The familiar chant, "We are the 99 percent" was followed by another, with the same cadence: "We are the source of all your wealth."

At the corner of William and Exchange Streets, there was an inspiring speakout. Using the people's microphone, protesters shared the stories that had brought them to the movement--from a worker fired by the insurance giant AIG, to an adjunct professor at City University of New York making $12,000 a year, to a homeless trans youth, to a Chilean immigrant who led the crowd in a chant of "Allende vive!" in honor of the country's Socialist Party president killed in a U.S.-backed coup in 1973.

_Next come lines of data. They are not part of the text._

[src/rtl/pmic_flt_pkg.sv]
package pmic_flt_pkg;
    typedef enum logic [1:0] {
        RS_RUN  = 2'd0,
        RS_WAIT = 2'd1,
        RS_LOCK = 2'd2
    } retry_st_e;

    localparam int NCLS  = 9;
    localparam int G_UV  = 0;
    localparam int G_OC  = 1;
    localparam int G_SCG = 2;
    localparam int G_THW = 3;
    localparam int G_OTS = 4;
    localparam int G_RV  = 5;
    localparam int G_RVT = 6;
    localparam int G_DTO = 7;
    localparam int G_SUP = 8;

    function automatic int grp_width(input int nreg);
        return (nreg > 3) ? nreg : 3;
    endfunction
endpackage

[src/rtl/pmic_flt_bank.sv]
module pmic_flt_bank #(
    parameter int W        = 4,
    parameter bit MASKABLE = 1'b0,
    parameter bit SD_TYPE  = 1'b1
) (
    input  logic         clk,
    input  logic         rst_n,
    input  logic [W-1:0] fault,
    input  logic [W-1:0] mask,
    input  logic [1:0]   mask_rsp,
    input  logic         rv_irq_quiet,
    input  logic [W-1:0] clr,
    input  logic         init_clr,
    output logic [W-1:0] st,
    output logic [W-1:0] sd_cond,
    output logic         irq_next
);
    logic [W-1:0] st_q, sd_q, rp_q;
    logic [W-1:0] mk, eff_sd, open_rpt, msk_f, set_v, rp_new, drop, keep;
    logic [W-1:0] st_n, sd_n, rp_n;

    always_comb begin
        mk       = MASKABLE ? mask : '0;
        eff_sd   = SD_TYPE ? (fault & ~mk) : '0;
        open_rpt = SD_TYPE ? '0 : (fault & ~mk);
        msk_f    = fault & mk;
        set_v    = eff_sd | open_rpt | (msk_f & {W{mask_rsp != 2'b00}});
        rp_new   = eff_sd
                 | (open_rpt & {W{!rv_irq_quiet}})
                 | (msk_f & {W{mask_rsp[1] && (SD_TYPE || !rv_irq_quiet)}});
        drop     = (clr & ~fault) | (init_clr ? ~sd_q : '0);
        keep     = st_q & ~drop;
        st_n     = set_v | keep;
        sd_n     = eff_sd | (sd_q & keep);
        rp_n     = rp_new | (rp_q & keep);
        irq_next = |(st_n & rp_n);
        sd_cond  = eff_sd;
    end

    always_ff @(posedge clk or negedge rst_n) begin
        if (!rst_n) begin
            st_q <= '0;
            sd_q <= '0;
            rp_q <= '0;
        end else begin
            st_q <= st_n;
            sd_q <= sd_n;
            rp_q <= rp_n;
        end
    end

    assign st = st_q;
endmodule

[src/rtl/pmic_retry_fsm.sv]
module pmic_retry_fsm
    import pmic_flt_pkg::*;
#(
    parameter int RETRY_MAX = 2
) (
    input  logic clk,
    input  logic rst_n,
    input  logic sd_any,
    input  logic unlimited,
    input  logic pu_done,
    input  logic en_in,
    output logic restart_ok
);
    localparam int CW = $clog2(RETRY_MAX + 2);
    localparam logic [CW-1:0] CMAX = CW'(RETRY_MAX);

    retry_st_e st_q, st_n;
    logic [CW-1:0] cnt_q, cnt_n;
    logic sd_q, hit;

    always_ff @(posedge clk or negedge rst_n) begin
        if (!rst_n) begin
            st_q  <= RS_RUN;
            cnt_q <= '0;
            sd_q  <= 1'b0;
        end else begin
            st_q  <= st_n;
            cnt_q <= cnt_n;
            sd_q  <= sd_any;
        end
    end

    always_comb begin
        hit   = sd_any && !sd_q;
        st_n  = st_q;
        cnt_n = cnt_q;
        unique case (st_q)
            RS_RUN: begin
                if (hit) begin
                    if (!unlimited && (CMAX == '0)) begin
                        st_n = RS_LOCK;
                    end else begin
                        st_n  = RS_WAIT;
                        cnt_n = CW'(1);
                    end
                end
            end
            RS_WAIT: begin
                if (hit) begin
                    if (!unlimited && (cnt_q >= CMAX)) begin
                        st_n = RS_LOCK;
                    end else if (cnt_q < CMAX) begin
                        cnt_n = cnt_q + CW'(1);
                    end
                end else if (pu_done) begin
                    st_n  = RS_RUN;
                    cnt_n = '0;
                end
            end
            RS_LOCK: begin
                st_n = RS_LOCK;
            end
            default: begin
                st_n  = RS_RUN;
                cnt_n = '0;
            end
        endcase
    end

    always_ff @(posedge clk or negedge rst_n) begin
        if (!rst_n) begin
            restart_ok <= 1'b0;
        end else begin
            restart_ok <= (st_n == RS_WAIT) && !sd_any && en_in;
        end
    end
endmodule

[src/rtl/pmic_fault_mgr.sv]
module pmic_fault_mgr
    import pmic_flt_pkg::*;
#(
    parameter int NREG      = 4,
    parameter int RETRY_MAX = 2,
    parameter int DW        = grp_width(NREG),
    parameter int AW        = $clog2(NCLS)
) (
    input  logic            clk,
    input  logic            rst_n,
    input  logic [NREG-1:0] flt_uv,
    input  logic [NREG-1:0] flt_oc_pos,
    input  logic [NREG-1:0] flt_oc_neg,
    input  logic [NREG-1:0] flt_scg,
    input  logic [NREG-1:0] flt_thw,
    input  logic [NREG-1:0] flt_ots,
    input  logic [NREG-1:0] flt_rv,
    input  logic [NREG-1:0] flt_rvtrip,
    input  logic [NREG-1:0] flt_dto,
    input  logic            sup_uv,
    input  logic            sup_ov,
    input  logic            sup_int,
    input  logic [NREG-1:0] mask_uv,
    input  logic [NREG-1:0] mask_thw,
    input  logic [NREG-1:0] mask_rv,
    input  logic [1:0]      mask_rsp,
    input  logic            rv_irq_quiet,
    input  logic            retry_unlimited,
    input  logic            en_in,
    input  logic            st_init,
    input  logic            pu_done,
    input  logic            wr_en,
    input  logic [AW-1:0]   wr_addr,
    input  logic [DW-1:0]   wr_data,
    input  logic [AW-1:0]   rd_addr,
    output logic [DW-1:0]   rd_data,
    output logic            req_off,
    output logic            req_imm,
    output logic            req_seq,
    output logic            restart_ok,
    output logic            irq_n
);
    logic [DW-1:0] flt_a  [NCLS];
    logic [DW-1:0] mask_a [NCLS];
    logic [DW-1:0] st_a   [NCLS];
    logic [DW-1:0] sdc_a  [NCLS];
    logic [NCLS-1:0] irq_v;
    logic init_q, init_clr;
    logic off_c, ots_c, seq_c, sd_any;

    always_comb begin
        flt_a[G_UV]  = DW'(flt_uv);
        flt_a[G_OC]  = DW'(flt_oc_pos | flt_oc_neg);
        flt_a[G_SCG] = DW'(flt_scg);
        flt_a[G_THW] = DW'(flt_thw);
        flt_a[G_OTS] = DW'(flt_ots);
        flt_a[G_RV]  = DW'(flt_rv);
        flt_a[G_RVT] = DW'(flt_rvtrip);
        flt_a[G_DTO] = DW'(flt_dto);
        flt_a[G_SUP] = DW'({sup_int, sup_ov, sup_uv});
        for (int c = 0; c < NCLS; c++) mask_a[c] = '0;
        mask_a[G_UV]  = DW'(mask_uv);
        mask_a[G_THW] = DW'(mask_thw);
        mask_a[G_RV]  = DW'(mask_rv);
    end

    always_ff @(posedge clk or negedge rst_n) begin
        if (!rst_n) init_q <= 1'b0;
        else        init_q <= st_init;
    end
    assign init_clr = st_init && !init_q;

    for (genvar c = 0; c < NCLS; c++) begin : g_bank
        localparam bit MSK = (c == G_UV) || (c == G_THW) || (c == G_RV);
        localparam bit SDT = (c != G_RV);
        logic [DW-1:0] clr;
        assign clr = (wr_en && (wr_addr == AW'(c))) ? wr_data : '0;
        pmic_flt_bank #(.W(DW), .MASKABLE(MSK), .SD_TYPE(SDT)) u_bank (
            .clk         (clk),
            .rst_n       (rst_n),
            .fault       (flt_a[c]),
            .mask        (mask_a[c]),
            .mask_rsp    (mask_rsp),
            .rv_irq_quiet(rv_irq_quiet),
            .clr         (clr),
            .init_clr    (init_clr),
            .st          (st_a[c]),
            .sd_cond     (sdc_a[c]),
            .irq_next    (irq_v[c])
        );
    end

    always_comb begin
        off_c  = |sdc_a[G_SUP];
        ots_c  = |sdc_a[G_OTS];
        seq_c  = |(sdc_a[G_UV] | sdc_a[G_OC] | sdc_a[G_SCG] | sdc_a[G_THW]
                 | sdc_a[G_RVT] | sdc_a[G_DTO]);
        sd_any = off_c || ots_c || seq_c;
    end

    always_ff @(posedge clk or negedge rst_n) begin
        if (!rst_n) begin
            req_off <= 1'b0;
            req_imm <= 1'b0;
            req_seq <= 1'b0;
            irq_n   <= 1'b1;
        end else begin
            req_off <= off_c;
            req_imm <= ots_c && !off_c;
            req_seq <= seq_c && !ots_c && !off_c;
            irq_n   <= ~|irq_v;
        end
    end

    pmic_retry_fsm #(.RETRY_MAX(RETRY_MAX)) u_retry (
        .clk       (clk),
        .rst_n     (rst_n),
        .sd_any    (sd_any),
        .unlimited (retry_unlimited),
        .pu_done   (pu_done),
        .en_in     (en_in),
        .restart_ok(restart_ok)
    );

    always_comb begin
        rd_data = '0;
        for (int c = 0; c < NCLS; c++) begin
            if (rd_addr == AW'(c)) rd_data = st_a[c];
        end
    end
endmodule

[config.mk]
export PLATFORM = sky130hd
export DESIGN_NAME = pmic_fault_mgr
export DESIGN_NICKNAME = d
export VERILOG_FILES = /design/src/rtl/pmic_flt_pkg.sv /design/src/rtl/pmic_flt_bank.sv /design/src/rtl/pmic_retry_fsm.sv /design/src/rtl/pmic_fault_mgr.sv
export SDC_FILE = /design/constraint.sdc
export NUM_CORES = 1
export LEC_CHECK = 0
export CAP_MARGIN = 5
export CORE_MARGIN = 4
export CORE_UTILIZATION = 55
export DETAILED_ROUTE_END_ITERATION = 7
export PLACE_DENSITY = 0.8
export SETUP_SLACK_MARGIN = 0.5
export SLEW_MARGIN = 20
export SYNTH_ARGS = -nofsm -noshare
export SYNTH_HDL_FRONTEND = slang
export SYNTH_HIERARCHICAL = 1
export SYNTH_SLANG_ARGS = --single-unit
[constraint.sdc]
create_clock -name clk -period 3.9 [get_ports clk]
set_clock_uncertainty 0.1 [all_clocks]
set_input_delay 0.78 -clock clk [delete_from_list [all_inputs] [get_ports clk]]
set_output_delay 0.78 -clock clk [all_outputs]
set_load 0.02 [all_outputs]
* After elaboration in Yosys (flattened, before gate mapping)
Cells that the tools add are included.
** Storage, ports and cells
- Register bits :: 119
- Bits of input ports :: 73
- Output and inout bits :: 9
- Logic and storage cells :: 273
** Operators by class
- Add/subtract/negate cells :: 1
- $lt $le $gt $ge :: 2
- Eq/ne operators :: 23
- Muxes and demuxes :: 38
- Bitwise logic cells :: 136
- Reductions and logical operators :: 37
** Operator list (count)
- 4-bit AND :: 58
- 4-bit bitwise OR :: 44
- 4-bit NOT :: 29
- 4-bit 2-to-1 mux :: 27
- 36-bit OR reduction :: 1
- 4-bit by 3-bit equality test with 1-bit output, second input constant :: 8
- 1-bit logical AND :: 18
- 2-bit 2-to-1 mux :: 9
- 4-bit by 2-bit equality test with 1-bit output, second input constant :: 4
- 3-bit by 4-bit bitwise OR with 4-bit output :: 3
- 2-bit one-hot mux with 3 select lines :: 2
- 4-bit by 1-bit equality test with 1-bit output, second input constant :: 2
- 4-bit equality test, second input constant :: 2
- 1-bit logical NOT :: 8
- 4-bit logical NOT :: 2
- 4-bit OR reduction :: 2
- 3-bit inequality test, second input constant :: 2
- 5-bit AND reduction :: 1
- 2-bit by 1-bit equality test with 1-bit output, second input constant :: 2
- 3-bit NOT with 4-bit output :: 1
- 3-bit by 2-bit inequality test with 1-bit output, second input constant :: 1
- 3-bit OR reduction :: 1
- 2-bit by 1-bit adder with 2-bit output, second input constant :: 1
- 2-bit equality test, second input constant :: 1
- other kinds (7) :: 8

* Logic depth before layout (Yosys ltp)
Gate-level depths: netlist (run 1).
- Depth after elaboration :: 15
- Mapped depth :: 10
- Mapped depth without buffers :: 10

* Modules after synthesis
Netlist (run 1), hierarchy kept.
** By module, submodules not included
- pmic_flt_bank (g_bank[1].u_bank ...) :: times used 6, cells an instance 37, area each 488.0 sq um, sequential area each 300.3 sq um
- pmic_flt_bank (g_bank[0].u_bank ...) :: times used 2, cells an instance 58, area each 611.8 sq um, sequential area each 300.3 sq um
- pmic_fault_mgr :: times used 1, cells an instance 140, area each 1046.0 sq um, sequential area each 126.4 sq um
- pmic_flt_bank (g_bank[5].u_bank) :: times used 1, cells an instance 68, area each 593.1 sq um, sequential area each 300.3 sq um
- pmic_retry_fsm :: times used 1, cells an instance 30, area each 315.3 sq um, sequential area each 150.1 sq um

* Least setup slack after synthesis (run 1)
Ideal clock, no wire load.
- Path kind :: in2reg
- From :: in st_init
- To :: reg irq_n
- Setup time :: 0.097 ns
- Arrival time :: 3.358 ns
- Required time :: 3.703 ns
- Path slack :: 0.346 ns
- Stages :: 7
- Buffers on the path :: 0
- Path through :: nor2b_1 nand2b_1 a31o_1 or4_4 nor4_1 nand2_1 nor4_1
** On the way
- Longest elaborated chain between the ends :: 10
- Elaborated cells between the ends (all ways) :: 75
- Classes of those cells :: 9 x mux; 63 x bitwise; 3 x reduce/logical
** Ends and longest elaborated chain
- start, declared :: line pmic_fault_mgr.sv:30 : input logic st_init,
- 1-bit logical AND :: line pmic_fault_mgr.sv:71 : assign init_clr = st_init && !init_q;
- 4-bit 2-to-1 mux :: line pmic_flt_bank.sv:31 : drop = (clr & ~fault) | (init_clr ? ~sd_q : '0);
- 4-bit bitwise OR :: line pmic_flt_bank.sv:31
- 4-bit NOT :: line pmic_flt_bank.sv:32 : keep = st_q & ~drop;
- 4-bit AND :: line pmic_flt_bank.sv:32
- 4-bit AND :: line pmic_flt_bank.sv:35 : rp_n = rp_new | (rp_q & keep);
- 4-bit bitwise OR :: line pmic_flt_bank.sv:35
- net g_bank[4].u_bank.rp_n[2] :: line pmic_flt_bank.sv:20 : logic [W-1:0] st_n, sd_n, rp_n;
- 4-bit AND :: line pmic_flt_bank.sv:36 : irq_next = |(st_n & rp_n);
- 36-bit OR reduction :: line pmic_fault_mgr.sv:111 : irq_n <= ~|irq_v;
- 1-bit logical NOT :: line pmic_fault_mgr.sv:111
- end signal, assigned :: line pmic_fault_mgr.sv:111
- end, declared :: line pmic_fault_mgr.sv:41 : output logic irq_n
The timed path passes the listed nets, and every way through them passes these cells.
A chain may end at the register's enable or synchronous reset.

* Worst setup path in the final report (run 1)
- From :: in rd_addr[1]
- To :: out rd_data[3]
** On the way
- Longest elaborated chain between the ends :: 10
- Elaborated cells between the ends (all ways) :: 18
- Classes of those cells :: 8 x eq/ne; 9 x mux; 1 x reduce/logical
** Ends and longest elaborated chain
- start, declared :: line pmic_fault_mgr.sv:35 : input logic [AW-1:0] rd_addr,
- 4-bit logical NOT :: line pmic_fault_mgr.sv:128 : if (rd_addr == AW'(c)) rd_data = st_a[c];
- 4-bit 2-to-1 mux (8 in a row) :: line pmic_fault_mgr.sv:128
- 4-bit 2-to-1 mux * :: line pmic_fault_mgr.sv:128
- end, declared :: line pmic_fault_mgr.sv:36 : output logic [DW-1:0] rd_data,
Every way passes the cells marked *; elsewhere a longest branch is shown, timed or not.

==> results of run 1 <==
-- worst max-delay path: stages --
cell             delay (ns)
clkdlybuf4s50_1        0.52
buf_12                 0.16
inv_2                  0.08
nor4_2                 0.41
a22oi_1                0.16
o31ai_2                0.12
clkdlybuf4s15_2        0.31
-- metal layers --
metal / vias up / GRT usage, % / wire (microns)
li1: 2195 / - / -
met1: 2332 / 33.1 / 6730
met2: 164 / 41.2 / 7760
met3: 37 / 6.95 / 969
met4: 0 / 11.3 / 483
met5: - / 0 / 0
-- power by group through the flow --
stage,registers (mW),logic (mW),clock network (mW)
6_report,1.31,0.358,1.50
5_1_grt,1.31,0.388,1.59
4_1_cts,1.31,0.349,1.52
3_5_place_dp,1.33,0.347,0
3_3_place_gp,1.33,0.336,0
2_1_floorplan,1.32,0.173,0
-- metrics by stage --
stage	setup WS [ns]	TNS (ns)	util (%)	std cells
after floorplan	0.817	0	-	574
after global placement	-0.128	-0.128	64.5	777
after detailed placement	-0.109	-0.109	64.5	777
after CTS	0.479	0	69.8	809
after global routing	0.431	0	70.5	810
final	0.466	0	70.5	810
-- path summary, 6_finish.rpt --
check | start | end | slack, ns | cells past startpoint
min reg2reg | u_retry/st_q[1]$_DFF_PN0_ | u_retry/st_q[0]$_DFF_PN0_ | 0.36 | 1
max in group asynchronous | rst_n | irq_n$_DFF_PN1_ | 2.71 | 2
min in group clk | u_retry/st_q[1]$_DFF_PN0_ | u_retry/st_q[0]$_DFF_PN0_ | 0.36 | 1
max reg2reg | init_q$_DFF_PN0_ | irq_n$_DFF_PN1_ | 1.33 | 8
min | rst_n | g_bank[3].u_bank/sd_q[0]$_DFF_PN0_ | 0.19 | 1
max | rd_addr[1] | rd_data[3] | 0.47 | 7
-- area by class of cell --
cell class              instances  area (sq um)  area share (%)
clock inverters                11           130            1.70
multi-input cells             406          2880            37.6
repair buffers                 95           980            12.8
clock buffers                  21           439            5.74
well taps                     140           175            2.29
flip-flops and latches        119          2980            39.0
inverters                      18          67.6           0.884
-- cells in the final DEF (no fill, tap or decap), drive strengths merged, types with 5 or more instances in the layout --
master	count
o2bb2ai	8
nand3b	9
a21o	48
nor4	13
nor3	5
dfrtp	118
nor2	19
clkinv	8
and2	45
clkdlybuf4s50	75
or4	10
clkbuf	22
nand2	37
inv	18
a21oi	5
buf	16
nand2b	57
nor2b	36
a32o	18
o21ai	21
a31o	24
-- registers in the layout, indices dropped and copies added, names as in the netlist, 2 cells and up --
name	count
g_bank.u_bank/sd_q	36
g_bank.u_bank/st	36
u_retry/st_q	2
g_bank.u_bank/rp_q	36
u_retry/cnt_q	2
-- repair_timing --
action / in CTS / in global routing
cloned: 0 / 1
hold buffers: 0 / 0
pin swaps: 1 / 0
resized for setup: 19 / 13
endpoints found under the setup margin: 5 / 5
==> reports/results.txt, run 1 <==
Outcome: complete, no violations
Largest net degree at the start of global routing: 68
Power Total: 3.17 mW
Drt wl/cell: 19.7 microns
Post-Route WL: 16000 microns
Total CTS buffers: 17
Sequential power share: 41.3%
Clock root buffer: clkbuf_8
Peak VDD IR: 0.306 mV
Highest Clock Rate: 291 MHz
Setup Fix Bufs, Post-CTS: 0
GP Congestion: 0.876
Placed Area: 6990 sq um
Total track usage: 25.8%
Core Box Area: 10800 sq um
Part of the power in combinational logic: 11.3%
Reg clk slew, reported paths: 0.05 ns
Final Cell Area: 7650 sq um
Tmin final: 3.43 ns
Worst Path Required: 3.02 ns
Avg Cell Area, Syn: 10.6 sq um
Number of global-route vias before repair: 4965
Nets@finish: 731
Switching part of the total power: 23.2%
RSZ-0062 raised after global routing: yes
Netlist Area Pre-Place: 6070 sq um
Max cap viols: 0
Mapped Cells: 571
# DRC: 0
Critical Path Source Type: input port
PD cells: 415 nW/um^2
Tcrit/Tclk final: 88.1%
# H-tree levels: 4
GRT Residual Overflow: 0
Hold violation count in the final report: 0
CTS Buffer Depth: 2
Top-level port count: 82
Die height: 113 microns
Initial Utilization: 56.0%
Clock power frac: 47.4%
Min Hold Slack: 0.187 ns
CTS tree: done
Worst min-delay path category: in2async
Clk_lat worst skew: 0.52 ns
Slew HR: 54.7%
Detailed placement HPWL: 11400 microns
# rows: 38
CP arrival: 2.55 ns
Switching component of the power: 735 uW
Leakage: 2.76 nW
Die area: 12800 sq um
Via count: 4728
DR pass1 iterations: 6
Internal power: 2.44 mW
Antenna cells: 0
Layout cell share with drive strength beyond 1: 14.8%
Die width: 113 microns
Fillers: 797
CP Capture Type: output pin
WS Path Type: in2out
Count of input and output buffers: 81
Clock Sinks: 119
Yosys warning total: 6
Least-Margin Pin Slew: 0.679 ns
Setup violators final: 0
Vias per inst: 5.84
First-pass GRT wire length: 25200 microns
Initial antenna violation count: 0
Initial drt markers: 422
Detail Route Antenna Nets: 0
CP max FO: 18
Syn-to-layout area delta: 25.9%
Fin. max-slew vios: 0
Note: power is estimated with default switching activity, not from simulation.
==> run 2: changes to the inputs <==
CORE_UTILIZATION = 57   (was 55)
CTS_BUF_LIST = sky130_fd_sc_hd__clkbuf_8   (was default)
PLACE_DENSITY = 0.82   (was 0.8)
==> run 2 against run 1 <==
  * Flip-flop and latch count did not move
  * Wire length rose by 1.5%
  * Fmax rose by 4.0%
  * Sequential power barely moved
  * Non-clock buffer count rose by 14
  * Largest power group is now registers
  * Highest routed layer unchanged
  * Largest cell class unchanged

The NYPD used its typical brutality against those committing civil disobedience. The mainstream media captured images of a woman being dragged across a sidewalk by an officer and that of another man who was taken out of Zuccotti Park with blood streaming down his face after police arrested him, allegedly for knocking an officer's hat off his head.

But this latest round of police violence and intimidation hasn't silenced the movement. As activists debate how to cope with the outlawing of encampments, organizing will continue on a number of fronts--from solidarity efforts to support transit workers facing contract deadlines in Chicago and New York, to challenging school closings, to occupying foreclosed homes and more.

The November 17 protests emphasized the point made on the Occupy Wall Street website as the Zuccotti raid shut down the encampment: You can't evict an idea whose time has come.

Jen Roesch, Doug Singsen and Sherry Wolf contributed to this article.

Submitted by Karina (not verified) on Sun, 03/11/2012 - 20:42


It's been 6 months since the occupy Wall Street demonstration and what's left? Nothing! Back then (when this blog article was written) it seemed like a beginning of a Revolution here in Manhattan and it seemed that England, Germany, France, etc. got effected by the demonstration. I ask again, what's left? Nothing!

You can go where ever you want in NYC you won't find any demonstrations nor people camping. It started like a big flame but died very quickly. Occupy Wall Street probably even won't be remembered at all in the future. Let's see what the next movement is gonna be.